_Task_
Copy each line below that contains "kind".

_Records shown_
╭──
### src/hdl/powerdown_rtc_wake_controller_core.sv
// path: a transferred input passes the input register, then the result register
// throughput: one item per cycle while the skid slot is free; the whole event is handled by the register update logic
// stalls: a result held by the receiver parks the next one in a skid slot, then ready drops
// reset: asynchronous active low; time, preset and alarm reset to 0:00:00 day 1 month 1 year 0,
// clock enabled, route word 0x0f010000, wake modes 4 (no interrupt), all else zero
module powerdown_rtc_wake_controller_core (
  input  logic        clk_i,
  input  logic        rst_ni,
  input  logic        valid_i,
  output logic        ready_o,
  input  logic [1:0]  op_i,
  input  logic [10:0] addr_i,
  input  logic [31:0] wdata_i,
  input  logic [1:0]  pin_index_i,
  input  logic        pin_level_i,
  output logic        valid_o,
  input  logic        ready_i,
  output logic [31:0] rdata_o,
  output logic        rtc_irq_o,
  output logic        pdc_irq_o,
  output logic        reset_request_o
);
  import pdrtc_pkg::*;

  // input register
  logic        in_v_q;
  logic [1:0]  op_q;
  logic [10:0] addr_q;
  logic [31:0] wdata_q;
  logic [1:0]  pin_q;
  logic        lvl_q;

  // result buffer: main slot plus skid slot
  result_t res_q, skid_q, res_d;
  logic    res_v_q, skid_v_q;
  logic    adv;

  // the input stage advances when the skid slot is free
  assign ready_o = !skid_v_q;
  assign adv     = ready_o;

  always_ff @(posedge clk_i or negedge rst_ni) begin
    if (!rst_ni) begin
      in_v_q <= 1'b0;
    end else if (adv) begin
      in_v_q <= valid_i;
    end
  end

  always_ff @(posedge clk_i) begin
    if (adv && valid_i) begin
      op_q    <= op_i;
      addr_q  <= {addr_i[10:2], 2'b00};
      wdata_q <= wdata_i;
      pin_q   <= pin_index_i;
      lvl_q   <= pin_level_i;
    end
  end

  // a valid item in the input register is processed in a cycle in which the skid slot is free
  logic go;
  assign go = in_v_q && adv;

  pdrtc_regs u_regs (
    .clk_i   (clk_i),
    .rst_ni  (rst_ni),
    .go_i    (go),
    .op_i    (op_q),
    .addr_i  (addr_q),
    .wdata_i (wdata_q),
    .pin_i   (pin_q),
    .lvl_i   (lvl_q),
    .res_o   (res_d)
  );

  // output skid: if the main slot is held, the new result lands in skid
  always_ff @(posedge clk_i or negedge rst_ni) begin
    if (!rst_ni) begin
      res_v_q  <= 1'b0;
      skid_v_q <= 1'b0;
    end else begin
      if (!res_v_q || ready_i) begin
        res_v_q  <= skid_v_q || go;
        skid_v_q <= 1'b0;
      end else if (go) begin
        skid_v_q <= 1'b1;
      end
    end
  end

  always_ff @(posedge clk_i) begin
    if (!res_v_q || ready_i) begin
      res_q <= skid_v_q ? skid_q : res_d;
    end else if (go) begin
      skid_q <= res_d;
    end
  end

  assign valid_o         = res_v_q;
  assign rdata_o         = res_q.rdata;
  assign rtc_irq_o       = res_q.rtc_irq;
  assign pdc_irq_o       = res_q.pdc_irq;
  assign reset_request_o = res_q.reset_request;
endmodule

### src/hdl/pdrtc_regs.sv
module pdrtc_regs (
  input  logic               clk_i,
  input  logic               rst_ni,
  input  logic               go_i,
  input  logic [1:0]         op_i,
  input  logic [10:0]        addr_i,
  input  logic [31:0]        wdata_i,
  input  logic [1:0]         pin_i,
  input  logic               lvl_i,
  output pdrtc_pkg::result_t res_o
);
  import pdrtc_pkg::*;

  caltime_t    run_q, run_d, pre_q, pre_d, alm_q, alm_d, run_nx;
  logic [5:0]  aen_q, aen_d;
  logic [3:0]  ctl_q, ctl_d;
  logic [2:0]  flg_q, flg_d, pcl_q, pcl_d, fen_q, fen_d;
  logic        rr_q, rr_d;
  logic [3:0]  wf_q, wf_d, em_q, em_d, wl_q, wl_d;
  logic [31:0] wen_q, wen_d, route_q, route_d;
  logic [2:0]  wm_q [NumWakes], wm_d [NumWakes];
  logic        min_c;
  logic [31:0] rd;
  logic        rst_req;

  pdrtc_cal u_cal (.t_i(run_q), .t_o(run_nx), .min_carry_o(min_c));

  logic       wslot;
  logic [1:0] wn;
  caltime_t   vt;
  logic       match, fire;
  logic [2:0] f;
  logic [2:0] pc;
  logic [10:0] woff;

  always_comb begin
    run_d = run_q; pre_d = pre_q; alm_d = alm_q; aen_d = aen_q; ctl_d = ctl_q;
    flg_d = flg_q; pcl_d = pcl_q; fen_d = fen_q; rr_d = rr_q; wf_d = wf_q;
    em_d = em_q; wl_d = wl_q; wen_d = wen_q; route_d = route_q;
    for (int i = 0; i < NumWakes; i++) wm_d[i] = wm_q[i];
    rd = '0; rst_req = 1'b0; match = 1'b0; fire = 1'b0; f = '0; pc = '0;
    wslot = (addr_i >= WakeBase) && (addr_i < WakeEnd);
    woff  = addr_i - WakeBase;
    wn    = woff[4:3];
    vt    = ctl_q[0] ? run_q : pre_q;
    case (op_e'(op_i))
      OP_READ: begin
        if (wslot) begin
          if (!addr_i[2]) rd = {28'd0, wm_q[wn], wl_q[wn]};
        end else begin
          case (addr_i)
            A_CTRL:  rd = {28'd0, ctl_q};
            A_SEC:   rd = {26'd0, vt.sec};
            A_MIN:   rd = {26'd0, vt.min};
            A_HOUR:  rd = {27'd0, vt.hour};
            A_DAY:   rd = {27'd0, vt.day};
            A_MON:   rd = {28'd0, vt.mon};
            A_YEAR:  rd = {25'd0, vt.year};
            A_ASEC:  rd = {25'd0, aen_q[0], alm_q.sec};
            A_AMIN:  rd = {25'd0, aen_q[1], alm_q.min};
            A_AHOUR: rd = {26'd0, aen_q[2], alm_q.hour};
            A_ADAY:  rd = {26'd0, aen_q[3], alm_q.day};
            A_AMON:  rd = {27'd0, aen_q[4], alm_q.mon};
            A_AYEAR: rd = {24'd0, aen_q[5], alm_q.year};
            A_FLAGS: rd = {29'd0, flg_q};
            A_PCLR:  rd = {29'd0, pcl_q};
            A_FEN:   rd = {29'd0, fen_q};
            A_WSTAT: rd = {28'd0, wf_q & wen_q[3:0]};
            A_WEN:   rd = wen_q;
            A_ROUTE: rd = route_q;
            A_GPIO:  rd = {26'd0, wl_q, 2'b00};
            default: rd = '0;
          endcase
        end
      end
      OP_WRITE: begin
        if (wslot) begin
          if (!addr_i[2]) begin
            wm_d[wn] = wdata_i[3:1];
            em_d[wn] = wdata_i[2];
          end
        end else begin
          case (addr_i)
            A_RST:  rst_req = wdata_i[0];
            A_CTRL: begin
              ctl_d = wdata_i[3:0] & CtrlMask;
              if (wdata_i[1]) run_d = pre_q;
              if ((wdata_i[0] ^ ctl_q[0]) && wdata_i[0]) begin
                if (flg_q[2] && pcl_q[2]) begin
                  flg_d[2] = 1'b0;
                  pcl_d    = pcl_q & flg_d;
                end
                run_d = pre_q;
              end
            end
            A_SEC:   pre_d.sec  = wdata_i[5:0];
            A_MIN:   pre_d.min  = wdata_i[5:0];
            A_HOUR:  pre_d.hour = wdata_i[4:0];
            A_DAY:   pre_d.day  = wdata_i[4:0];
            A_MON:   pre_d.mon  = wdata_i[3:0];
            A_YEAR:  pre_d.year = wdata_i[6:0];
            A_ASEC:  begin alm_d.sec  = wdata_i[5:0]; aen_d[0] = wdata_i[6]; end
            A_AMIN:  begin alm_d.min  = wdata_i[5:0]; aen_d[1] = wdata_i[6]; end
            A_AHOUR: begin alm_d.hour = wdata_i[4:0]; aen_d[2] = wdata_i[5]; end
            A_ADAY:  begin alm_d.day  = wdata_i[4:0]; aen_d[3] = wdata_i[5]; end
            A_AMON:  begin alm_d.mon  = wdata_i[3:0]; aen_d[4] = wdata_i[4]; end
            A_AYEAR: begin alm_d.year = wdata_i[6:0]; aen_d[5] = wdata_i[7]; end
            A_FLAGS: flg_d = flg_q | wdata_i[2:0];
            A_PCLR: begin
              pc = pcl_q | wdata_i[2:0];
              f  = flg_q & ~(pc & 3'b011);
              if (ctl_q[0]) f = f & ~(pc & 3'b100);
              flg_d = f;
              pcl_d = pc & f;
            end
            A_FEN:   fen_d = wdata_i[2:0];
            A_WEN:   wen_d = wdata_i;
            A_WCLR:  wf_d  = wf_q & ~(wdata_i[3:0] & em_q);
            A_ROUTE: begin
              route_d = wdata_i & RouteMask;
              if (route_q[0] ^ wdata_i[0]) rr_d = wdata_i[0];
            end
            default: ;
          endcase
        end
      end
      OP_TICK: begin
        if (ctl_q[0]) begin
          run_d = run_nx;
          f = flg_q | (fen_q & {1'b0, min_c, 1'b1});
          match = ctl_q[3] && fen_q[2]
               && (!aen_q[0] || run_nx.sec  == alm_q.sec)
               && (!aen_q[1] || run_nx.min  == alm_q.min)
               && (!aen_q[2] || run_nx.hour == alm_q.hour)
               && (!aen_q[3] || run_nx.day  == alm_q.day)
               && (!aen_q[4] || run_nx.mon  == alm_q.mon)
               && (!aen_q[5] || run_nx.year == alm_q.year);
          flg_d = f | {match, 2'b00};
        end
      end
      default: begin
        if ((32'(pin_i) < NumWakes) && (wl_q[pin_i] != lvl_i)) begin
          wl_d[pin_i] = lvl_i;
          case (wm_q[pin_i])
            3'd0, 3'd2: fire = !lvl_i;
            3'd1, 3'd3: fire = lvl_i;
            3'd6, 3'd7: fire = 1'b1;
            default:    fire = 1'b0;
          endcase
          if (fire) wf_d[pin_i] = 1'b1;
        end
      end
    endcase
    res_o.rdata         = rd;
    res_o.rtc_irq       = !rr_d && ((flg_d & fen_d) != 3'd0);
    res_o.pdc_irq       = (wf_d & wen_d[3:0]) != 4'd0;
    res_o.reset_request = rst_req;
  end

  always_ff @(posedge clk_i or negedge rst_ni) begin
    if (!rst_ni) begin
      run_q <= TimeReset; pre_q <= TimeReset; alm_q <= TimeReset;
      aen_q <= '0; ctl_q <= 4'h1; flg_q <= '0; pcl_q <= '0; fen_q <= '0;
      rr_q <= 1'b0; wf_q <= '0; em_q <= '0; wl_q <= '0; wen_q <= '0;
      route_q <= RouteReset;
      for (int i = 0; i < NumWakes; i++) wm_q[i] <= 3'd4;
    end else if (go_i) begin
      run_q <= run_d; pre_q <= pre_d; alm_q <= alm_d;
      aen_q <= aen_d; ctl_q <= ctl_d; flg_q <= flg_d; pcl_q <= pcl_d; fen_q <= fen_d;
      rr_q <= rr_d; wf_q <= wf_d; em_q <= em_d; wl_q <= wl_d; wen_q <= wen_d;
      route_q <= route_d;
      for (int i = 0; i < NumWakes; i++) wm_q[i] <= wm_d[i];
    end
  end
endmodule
╰──
╭──
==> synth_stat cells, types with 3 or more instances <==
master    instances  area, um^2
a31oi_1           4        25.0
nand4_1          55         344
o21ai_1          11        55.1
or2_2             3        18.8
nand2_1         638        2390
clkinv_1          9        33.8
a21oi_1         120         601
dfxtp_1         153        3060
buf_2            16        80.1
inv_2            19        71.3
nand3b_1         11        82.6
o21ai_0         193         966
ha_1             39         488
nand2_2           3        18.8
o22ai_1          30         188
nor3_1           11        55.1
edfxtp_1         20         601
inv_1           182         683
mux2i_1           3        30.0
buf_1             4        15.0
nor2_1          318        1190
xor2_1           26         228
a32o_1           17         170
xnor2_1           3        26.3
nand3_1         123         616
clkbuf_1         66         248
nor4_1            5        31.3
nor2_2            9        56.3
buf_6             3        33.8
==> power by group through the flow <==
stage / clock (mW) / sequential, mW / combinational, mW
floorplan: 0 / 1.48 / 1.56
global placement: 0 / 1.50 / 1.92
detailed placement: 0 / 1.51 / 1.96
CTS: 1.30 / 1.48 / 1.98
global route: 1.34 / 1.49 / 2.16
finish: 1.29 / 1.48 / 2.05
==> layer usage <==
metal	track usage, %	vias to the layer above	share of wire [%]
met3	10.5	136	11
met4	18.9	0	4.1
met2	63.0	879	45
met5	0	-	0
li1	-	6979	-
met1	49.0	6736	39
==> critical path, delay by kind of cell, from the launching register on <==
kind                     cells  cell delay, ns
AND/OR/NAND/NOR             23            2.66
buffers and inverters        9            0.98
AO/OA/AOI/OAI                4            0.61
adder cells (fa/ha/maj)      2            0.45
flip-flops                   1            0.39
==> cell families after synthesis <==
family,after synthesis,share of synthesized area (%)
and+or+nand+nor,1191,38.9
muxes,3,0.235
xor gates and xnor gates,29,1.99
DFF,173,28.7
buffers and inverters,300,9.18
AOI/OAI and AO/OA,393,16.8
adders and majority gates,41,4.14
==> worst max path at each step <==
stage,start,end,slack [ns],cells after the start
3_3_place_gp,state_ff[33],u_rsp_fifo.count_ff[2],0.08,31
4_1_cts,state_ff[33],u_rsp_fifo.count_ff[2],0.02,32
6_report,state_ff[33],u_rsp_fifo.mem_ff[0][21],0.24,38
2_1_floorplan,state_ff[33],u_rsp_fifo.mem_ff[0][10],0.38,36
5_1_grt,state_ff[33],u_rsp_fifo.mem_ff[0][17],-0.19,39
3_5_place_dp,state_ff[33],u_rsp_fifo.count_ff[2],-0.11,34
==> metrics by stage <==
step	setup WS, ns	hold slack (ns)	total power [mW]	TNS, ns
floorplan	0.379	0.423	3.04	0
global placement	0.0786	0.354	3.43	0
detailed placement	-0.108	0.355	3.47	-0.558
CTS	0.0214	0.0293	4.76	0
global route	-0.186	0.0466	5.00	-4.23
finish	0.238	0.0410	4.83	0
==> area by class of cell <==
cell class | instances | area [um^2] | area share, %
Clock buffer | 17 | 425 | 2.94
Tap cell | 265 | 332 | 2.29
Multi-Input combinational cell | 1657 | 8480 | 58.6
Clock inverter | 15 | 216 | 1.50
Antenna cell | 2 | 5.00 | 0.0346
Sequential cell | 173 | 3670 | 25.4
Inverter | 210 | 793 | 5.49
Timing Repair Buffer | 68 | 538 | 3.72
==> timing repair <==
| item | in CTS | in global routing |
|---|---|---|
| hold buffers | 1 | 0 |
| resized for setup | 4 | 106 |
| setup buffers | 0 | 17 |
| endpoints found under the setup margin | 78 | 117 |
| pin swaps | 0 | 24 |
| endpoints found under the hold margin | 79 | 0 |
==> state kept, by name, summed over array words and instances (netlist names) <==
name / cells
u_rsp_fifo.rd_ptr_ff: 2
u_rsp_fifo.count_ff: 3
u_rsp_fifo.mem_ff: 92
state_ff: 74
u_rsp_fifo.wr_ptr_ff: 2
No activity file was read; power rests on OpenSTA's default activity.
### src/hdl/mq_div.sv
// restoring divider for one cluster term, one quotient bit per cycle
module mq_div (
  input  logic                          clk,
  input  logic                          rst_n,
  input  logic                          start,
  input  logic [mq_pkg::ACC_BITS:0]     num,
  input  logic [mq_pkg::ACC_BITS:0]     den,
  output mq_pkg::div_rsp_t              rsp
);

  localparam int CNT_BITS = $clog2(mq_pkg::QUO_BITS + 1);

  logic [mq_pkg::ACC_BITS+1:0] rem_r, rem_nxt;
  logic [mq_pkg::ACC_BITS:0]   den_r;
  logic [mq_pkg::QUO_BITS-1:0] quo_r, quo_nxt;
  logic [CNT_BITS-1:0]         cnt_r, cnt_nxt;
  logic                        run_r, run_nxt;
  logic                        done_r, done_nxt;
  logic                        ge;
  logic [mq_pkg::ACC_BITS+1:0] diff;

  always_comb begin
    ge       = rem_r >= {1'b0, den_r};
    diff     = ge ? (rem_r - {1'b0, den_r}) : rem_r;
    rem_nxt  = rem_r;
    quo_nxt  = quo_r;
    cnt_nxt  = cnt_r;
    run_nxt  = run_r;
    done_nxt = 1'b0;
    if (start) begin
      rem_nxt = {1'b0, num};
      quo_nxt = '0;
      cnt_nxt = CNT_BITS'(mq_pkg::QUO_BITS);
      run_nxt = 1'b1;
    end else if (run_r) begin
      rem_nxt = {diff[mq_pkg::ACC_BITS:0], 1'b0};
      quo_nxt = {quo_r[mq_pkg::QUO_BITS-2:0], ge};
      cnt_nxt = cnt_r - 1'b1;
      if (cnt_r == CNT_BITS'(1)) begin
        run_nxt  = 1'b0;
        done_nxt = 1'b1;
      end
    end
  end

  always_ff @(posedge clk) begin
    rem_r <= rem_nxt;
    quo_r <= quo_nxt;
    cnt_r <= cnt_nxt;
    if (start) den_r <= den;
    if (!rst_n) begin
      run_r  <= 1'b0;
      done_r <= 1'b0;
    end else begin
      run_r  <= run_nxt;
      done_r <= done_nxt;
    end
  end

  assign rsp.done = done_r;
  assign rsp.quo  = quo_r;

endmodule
╰──
_Output of the exercise_
==> critical path, delay by kind of cell, from the launching register on <==
kind                     cells  cell delay, ns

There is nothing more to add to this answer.